LAWRENCE — Gladys Araceli Ceron was just 16 years old when she left her family in the Dominican Republic to attend medical school in Venezuela. In her 20s, after graduating, completing a residency and working in rural communities, she opened a medical office in Venezuela specializing in gynecology and aesthetics, according to court papers.
Late Wednesday afternoon, Ceron, now 73, was sentenced to two years in federal prison followed by two years probation, for illegally performing silicone injections which injured and disfigured her clients over a 15-year period in Lawrence. Despite her background, the North Andover woman is not licensed as a doctor in the United States and “displayed fake certificates designed to deceive her victims,” according to court records.
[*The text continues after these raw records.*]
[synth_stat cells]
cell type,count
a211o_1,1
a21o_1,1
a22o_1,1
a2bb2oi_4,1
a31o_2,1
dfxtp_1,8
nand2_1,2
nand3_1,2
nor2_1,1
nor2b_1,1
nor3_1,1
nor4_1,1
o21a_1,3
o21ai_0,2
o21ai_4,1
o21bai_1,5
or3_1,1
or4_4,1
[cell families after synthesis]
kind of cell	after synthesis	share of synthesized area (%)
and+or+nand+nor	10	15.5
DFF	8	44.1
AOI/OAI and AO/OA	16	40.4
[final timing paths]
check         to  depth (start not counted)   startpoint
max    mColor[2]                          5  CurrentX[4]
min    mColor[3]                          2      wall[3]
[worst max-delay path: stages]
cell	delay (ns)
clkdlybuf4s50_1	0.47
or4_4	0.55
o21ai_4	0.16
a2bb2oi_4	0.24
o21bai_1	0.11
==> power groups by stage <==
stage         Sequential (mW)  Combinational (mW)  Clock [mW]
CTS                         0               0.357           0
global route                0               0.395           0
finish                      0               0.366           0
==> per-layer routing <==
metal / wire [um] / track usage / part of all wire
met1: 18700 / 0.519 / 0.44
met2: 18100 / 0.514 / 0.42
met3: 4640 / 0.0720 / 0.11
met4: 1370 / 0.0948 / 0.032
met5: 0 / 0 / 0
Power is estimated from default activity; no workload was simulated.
**flow/run.sh**
```bash
#!/bin/bash
# OpenROAD 26Q1-2900-gdf79404cd8, Yosys 0.63+post, stock flow scripts
make -C /OpenROAD-flow-scripts/flow DESIGN_CONFIG=/design/flow/config.mk WORK_HOME=/design/flow/orfs finish
```
**flow/design.v**
```verilog
module RAM(
    input clk, rst_n, rw,
    input [7-1:0] addr,
    input [7-1:0] in,
    output [7-1:0] out
);
reg [7-1:0] mem [7-1:0];
reg [7-1:0] get;
    always @(posedge clk, negedge rst_n) begin
        if (!rst_n) begin
            mem[0] <= 7'b0000001;
            mem[1] <= 7'b0000010;
            mem[2] <= 7'b0000100;
            mem[3] <= 7'b0001000;
            mem[4] <= 7'b0010000;
            mem[5] <= 7'b0100000;
            mem[6] <= 7'b1000000;
        end else begin
            if (rw) begin
                case (addr)
                    7'b0000001: mem[0] <= in;
                    7'b0000010: mem[1] <= in;
                    7'b0000100: mem[2] <= in;
                    7'b0001000: mem[3] <= in;
                    7'b0010000: mem[4] <= in;
                    7'b0100000: mem[5] <= in;
                    7'b1000000: mem[6] <= in;
                    default: mem[0] <= mem[0];
                endcase
            end
            case (addr)
                7'b0000001: get <= mem[0];
                7'b0000010: get <= mem[1];
                7'b0000100: get <= mem[2];
                7'b0001000: get <= mem[3];
                7'b0010000: get <= mem[4];
                7'b0100000: get <= mem[5];
                7'b1000000: get <= mem[6];
                default: get <= 7'b0000000;
            endcase
        end
    end
    assign out = get;
endmodule
```
**flow/config.mk**
```make
export PLATFORM = sky130hd
export DESIGN_NAME = RAM
export DESIGN_NICKNAME = RAM
export VERILOG_FILES = /design/flow/design.v
export SDC_FILE = /design/flow/constraint.sdc
export NUM_CORES = 4
export LEC_CHECK = 1
export CORE_UTILIZATION = 40
```
**flow/constraint.sdc**
```tcl
current_design RAM

set clk_period 1.3
set clk_io_pct 0.2

create_clock -name clk0 -period $clk_period [get_ports {clk}]

set non_clock_inputs [all_inputs -no_clocks]
set_input_delay [expr $clk_period * $clk_io_pct] -clock clk0 $non_clock_inputs
set_output_delay [expr $clk_period * $clk_io_pct] -clock clk0 [all_outputs]
```
==> out/results.ini <==
[grt]
grt_pass1_wl_microns = 10200
grt_pass1_vias = 1862
grt_max_degree = 21
overflow = 0
gr-usage-all-layers = 0.194
antenna_found_initial = 0

[sta]
drv_slew = 0
period_used_share = 1.17
tightest_slew_ps = 447
hold_viol = 0
setup_ws_ps = -226
skew_ps = 9.93
setup_viol = 48
fin_crit_ps = 1530
tns_ps = -5780
rsz0062_at_grt = yes
maxSlewHeadroom = 0.699
max_freq_ghz = 0.655

[die]
die_area_sq_um = 6990
die_y_microns = 83.6
initCoreUtil = 0.417
die_w_microns = 83.6
coreArea_sq_um = 6390
ios = 24
fp-row-count = 29

[clock_tree]
worstSkewPairLatency_ps = 310
clkSlewWorstSetupHoldPaths_ps = 100
cts_tree = done
cts_sinks = 56
cts_buffers = 5
h-tree-depth = 2
clockBufferDepth = 2
root_buffer = clkbuf_8

[routing]
diodes = 0
drt_iter0_markers = 123
drcViolationCount = 0
dr.pass1.iters = 4
vias = 1881
post_drt_wl_per_cell_microns = 18.4
postRouteWirelength_microns = 6220
via_per_inst = 5.57
ant_nets = 0

[pwr]
power.density_nw_per_um2 = 980
power_leakage_nw = 1.59
peakVddDrop_uv = 514

[placement]
place_congestion = 0.834
portBuffers = 23
dpl.hpwl_microns = 4500

[yosys]
top_area_frac = 0.395
yosysUniqueCellTypes = 35
yosysWarnings = 2
yosys_cells = 200
top_cells_by_count = mux2_2 (49), dfrtp_1 (42), nand2_1 (13)
ys_seq_frac = 0.543
topCellsByArea = dfrtp_1 (39%), mux2_2 (21%), edfxtp_1 (7.9%)
yosysTopAreaCell = dfrtp_1
syn_avg_cell_area_sq_um = 13.3
yosys-stat-area_sq_um = 2660
most_common_cell = mux2_2
edf_count = 7
synthCells = 200
synth_area_sq_um = 2660
ff_type = dfrtp_1
ys_async_sr_fraction = 0.875
ys.flops = 56

[job]
tool_warnings = 28
drv_cap = 0

[setup_path]
start_kind = input port
crit_fanout = 7
cp-end-kind = register
slowest_delay_ps = 540
crit_type = in -> reg
required_ps = 1490
crit_chain = buf_8 -> or4_4 -> nor3b_4 -> nand3b_4 -> mux2_4
ff2ff_path_depth = 4
critPathSlowestCell = or4_4
cp.arrival_ps = 1710

[run_status]
status = finished, violations left
violations = negative setup slack

[layout]
nFillCells = 542
drive_gt1_frac = 0.506
final_util = 0.554
area_growth_pct = 33.0

[worst_hold_path]
hold_class = in -> async

-- per-layer routing --
metal | track usage | up-vias | share of wire
met2 | 0.277 | 40 | 0.44
met4 | 0.0154 | 0 | 0.010
met1 | 0.334 | 945 | 0.51
met3 | 0.0382 | 6 | 0.044
met5 | 0 | - | 0
li1 | - | 890 | -
-- where the power goes --
part           internal, mW  total [mW]  switching [mW]
Combinational         0.281       0.491           0.210
Sequential             1.91        1.99          0.0718
Clock                 0.438       0.993           0.555
-- flip-flops by register name, indices dropped and copies added (netlist names) --
name and cells:
mem 49, get 7
-- area by class of cell --
type                    instances  area, sq um  area share
repair buffers                 64          547       0.154
clock buffers                   7         86.3      0.0244
multi-input cells             133         1360       0.383
well taps                      77         96.3      0.0272
clock inverters                 1         8.76     0.00247
flip-flops and latches         56         1450       0.408
-- critical path, delay by kind of cell --
family	cells	cell delay [ps]
buffers and inverters	1	100
muxes	1	330
and+or+nand+nor	3	1010
-- worst paths after layout --
check                      startpoint        end  slack (ps)
max                           addr[1]  mem[3][0]        -230
min                             rst_n  mem[4][3]          90
max reg2reg                 mem[6][3]     get[3]         -20
min reg2reg                 mem[6][4]  mem[6][4]         500
max in group asynchronous       rst_n  mem[2][4]         510
min in group clk0               rst_n     get[6]         340
-- stage by stage --
step                area (sq um)  hold slack (ps)  instances  power, mW  worst slack [ps]
finish                      3540             92.2        338       3.47              -226
detailed placement          3330              190        328       2.48              -992
floorplan                   2790            -35.6        200       2.24              -454
CTS                         3510             91.7        338       3.50              -249
global placement            3330              190        328       2.48              -971
global route                3540              114        338       3.65              -243
-- cells by family after synthesis --
kind of cell,after synthesis,share of synthesized area
AOI/OAI and AO/OA,30,0.0822
buffers and inverters,11,0.0202
DFF,56,0.543
muxes,49,0.207
and+or+nand+nor,54,0.148
-- layout by cell type, fill, tap and decap left out, types with 3 or more instances in the layout --
cell type / n
edfxtp_1: 7
dfstp_2: 7
a22o_1: 4
clkbuf_8: 6
a221o_1: 3
clkdlybuf4s50_1: 7
mux2_2: 20
o2bb2ai_1: 3
or4_4: 4
dfrtp_1: 42
nor4bb_1: 3
a21oi_1: 3
a22oi_1: 4
mux2_4: 29
nand3b_1: 4
nor2_1: 3
buf_6: 7
nand4_1: 5
dlygate4sd2_1: 8
nand3_1: 5
a22oi_2: 4
nand2_1: 13
buf_4: 37
a31oi_1: 4
o21ai_1: 3
-- repair_timing --
item,in CTS,in global routing
pin swaps,17,11
hold buffers,1,0
endpoints found under the hold margin,5,0
setup buffers,1,0
resized,59,13
cloned,0,0
setup endpoints to repair,63,55
No activity file was given, so power comes from the tool's default toggle rates.
module RegisterFile #(parameter XLEN = 32, parameter REG_ADDR_WIDTH = 5)
(
    output logic [XLEN-1:0]           read_data_1_o,
    output logic [XLEN-1:0]           read_data_2_o,
    input  logic                      clk_i,
    input  logic                      write_enable_i,
    input  logic [XLEN-1:0]           write_data_i,
    input  logic [REG_ADDR_WIDTH-1:0] write_address_i,
    input  logic [REG_ADDR_WIDTH-1:0] read_address_1_i,
    input  logic [REG_ADDR_WIDTH-1:0] read_address_2_i
);
    logic [XLEN-1:0] register [2**REG_ADDR_WIDTH-1:0];
    always_comb
    begin
        read_data_1_o = (read_address_1_i == 0) ? 0 : register[read_address_1_i];
        read_data_2_o = (read_address_2_i == 0) ? 0 : register[read_address_2_i];
    end
    always_ff @(negedge clk_i)
    begin
        if (write_enable_i == 1 && write_address_i != 0)
        begin
            register[write_address_i] <= write_data_i;
        end
    end
endmodule
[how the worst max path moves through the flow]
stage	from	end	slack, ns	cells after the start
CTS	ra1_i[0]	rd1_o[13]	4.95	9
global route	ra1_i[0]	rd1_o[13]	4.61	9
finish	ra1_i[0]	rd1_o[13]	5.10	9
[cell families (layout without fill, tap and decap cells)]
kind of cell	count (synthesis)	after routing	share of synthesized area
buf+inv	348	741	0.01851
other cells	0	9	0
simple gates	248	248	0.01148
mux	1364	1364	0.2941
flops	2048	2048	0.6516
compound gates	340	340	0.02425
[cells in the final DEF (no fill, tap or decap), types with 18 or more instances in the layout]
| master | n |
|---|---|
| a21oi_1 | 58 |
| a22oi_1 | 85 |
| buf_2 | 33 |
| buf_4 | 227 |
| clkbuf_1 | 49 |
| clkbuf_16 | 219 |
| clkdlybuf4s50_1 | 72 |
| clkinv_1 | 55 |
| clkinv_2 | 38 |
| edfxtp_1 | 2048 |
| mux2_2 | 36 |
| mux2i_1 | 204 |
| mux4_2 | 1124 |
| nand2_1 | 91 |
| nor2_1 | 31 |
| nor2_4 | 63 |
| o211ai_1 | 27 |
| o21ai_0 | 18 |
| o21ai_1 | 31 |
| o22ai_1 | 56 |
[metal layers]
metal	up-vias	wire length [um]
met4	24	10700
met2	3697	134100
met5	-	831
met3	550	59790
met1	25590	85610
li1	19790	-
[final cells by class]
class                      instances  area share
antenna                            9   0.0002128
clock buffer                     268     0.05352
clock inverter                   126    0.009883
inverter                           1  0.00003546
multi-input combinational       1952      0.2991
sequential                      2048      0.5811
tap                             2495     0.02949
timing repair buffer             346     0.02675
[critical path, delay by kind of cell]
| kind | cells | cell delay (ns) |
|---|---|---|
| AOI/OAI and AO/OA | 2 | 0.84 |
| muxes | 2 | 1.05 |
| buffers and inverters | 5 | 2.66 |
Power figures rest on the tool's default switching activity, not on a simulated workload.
### ./run.sh
#!/bin/bash
# OpenROAD 26Q1-2900-gdf79404cd8, Yosys 0.63+post, stock flow scripts
make -C /OpenROAD-flow-scripts/flow DESIGN_CONFIG=/design/flow/config.mk WORK_HOME=/design/flow/orfs finish
### ./config.mk
export PLATFORM = sky130hd
export DESIGN_NAME = comparator
export DESIGN_NICKNAME = comparator
export VERILOG_FILES = /design/flow/design.v
export SDC_FILE = /design/flow/constraint.sdc
export NUM_CORES = 4
export LEC_CHECK = 1
export CORE_AREA = 10 10 70 70
export DIE_AREA = 0 0 80 80
### ./constraint.sdc
current_design comparator

set clk_period 3.7
set clk_io_pct 0.2

create_clock -name clk0 -period $clk_period

set non_clock_inputs [all_inputs -no_clocks]
set_input_delay [expr $clk_period * $clk_io_pct] -clock clk0 $non_clock_inputs
set_output_delay [expr $clk_period * $clk_io_pct] -clock clk0 [all_outputs]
“For 15 years, Ms. Ceron chose to make money by injecting her cosmetics customers with toxic silicone — all the while knowing that by doing so she was exposing them to serious harm, disfiguration and potentially death,” said Acting U.S. Attorney Nathaniel Mendell.
From 2004 to 2019, Ceron operated her business in Lawrence where she performed “illegal bodily injections using gluteal material” from a source in Florida. Lab tests of the material, seized during an investigation, showed the material was “silicone oil,” a substance that can travel through blood vessels and trigger strokes, permanent disfigurement and death, according to court papers.
In 2018, during an investigation of her Lawrence business, Ceron agreed to perform buttock enhancing and facial injections for $500 and $60 respectively. A month later, a search of Ceron’s business “resulted in the seizure of several bottles and syringes of a substance that tests revealed to be a silicone oil,” according to court papers.
Numerous, uncapped syringes were also recovered from the business, according to authorities.
Ceron pleaded guilty to five federal counts of five counts of delivery for pay of an adulterated or misbranded medical device, received in interstate commerce, with intent to defraud or mislead.
“She is ashamed, humiliated and sincerely remorseful for her actions that bring her to this day. Ms. Ceron never intended to harm anyone and the fact that her actions injured some people pains her everyday,” wrote her defense attorney, Stylianus Sinnis, in a sentencing memorandum.
Sinnis noted Ceron performed countless medical procedures in Venezuela. Then, in 1995, she came to the United States with her three children for “a brighter future in a country that would offer them the opportunity to have a better life.”
She and her three children are all American citizens now. Her children have all graduated from college and work full-time, Sinnis wrote.
In letters of support submitted to the court, Ceron is described as kind-hearted, honest, loyal and respectful. Sinnis asked she be sentenced to time served and two years of probation with the first four months to be served on home confinement.
Prosecutors though asked for 37 months in prison, writing in court papers Ceron “preyed on a vulnerable population and injected hundreds or thousands of victims with toxic, free flowing, silicone and other misbranded medical devices, which sickened her victims, permanently disfigured them, and could, according to the Food and Drug Administration, even lead to death.”
“She did so in unsanitary conditions where uncapped needles, blood-tinged vials, unlabeled bottles of silicone, and other paraphernalia of her illicit cosmetic business were strewn about. She targeted lower-income, victims of color, in the greater Merrimack Valley, and she told them she was injecting them with hyaluronic acid, and that it was safe,” Assistant U.S. Attorney Rachel Hemani wrote in her sentencing memorandum.
Hanging on the wall in Ceron’s attic workspace in Lawrence was a framed plaque from a Boston medical school for “Gladys Ceron, M.D., purportedly showing that Ceron had completed a continuing medical education course that the medical school has no record of her completing,” Hemani wrote.
After Ceron was arrested, Hemani said several victims contacted investigators and said they suffered serious health consquences and deformities due to Ceron’s treatments. Doctors have refused to treat these patients for fear “of dislodging the silicone and causing further injury. Even years later, these women remain at risk for grave, and even life-threatening complications,” she wrote.
Hemani described Ceron’s actions as “nothing short of horrific” and said she preyed upon her victims’ insecurities “to line her own pockets.”
“While there is no reason to believe this defendant will recidivate, her conduct demands a substantial penalty to deter others, like the defendant, who are continuing to operate these shadowy, illegal, cosmetic injection businesses in Massachusetts and across the country,” Hemani wrote.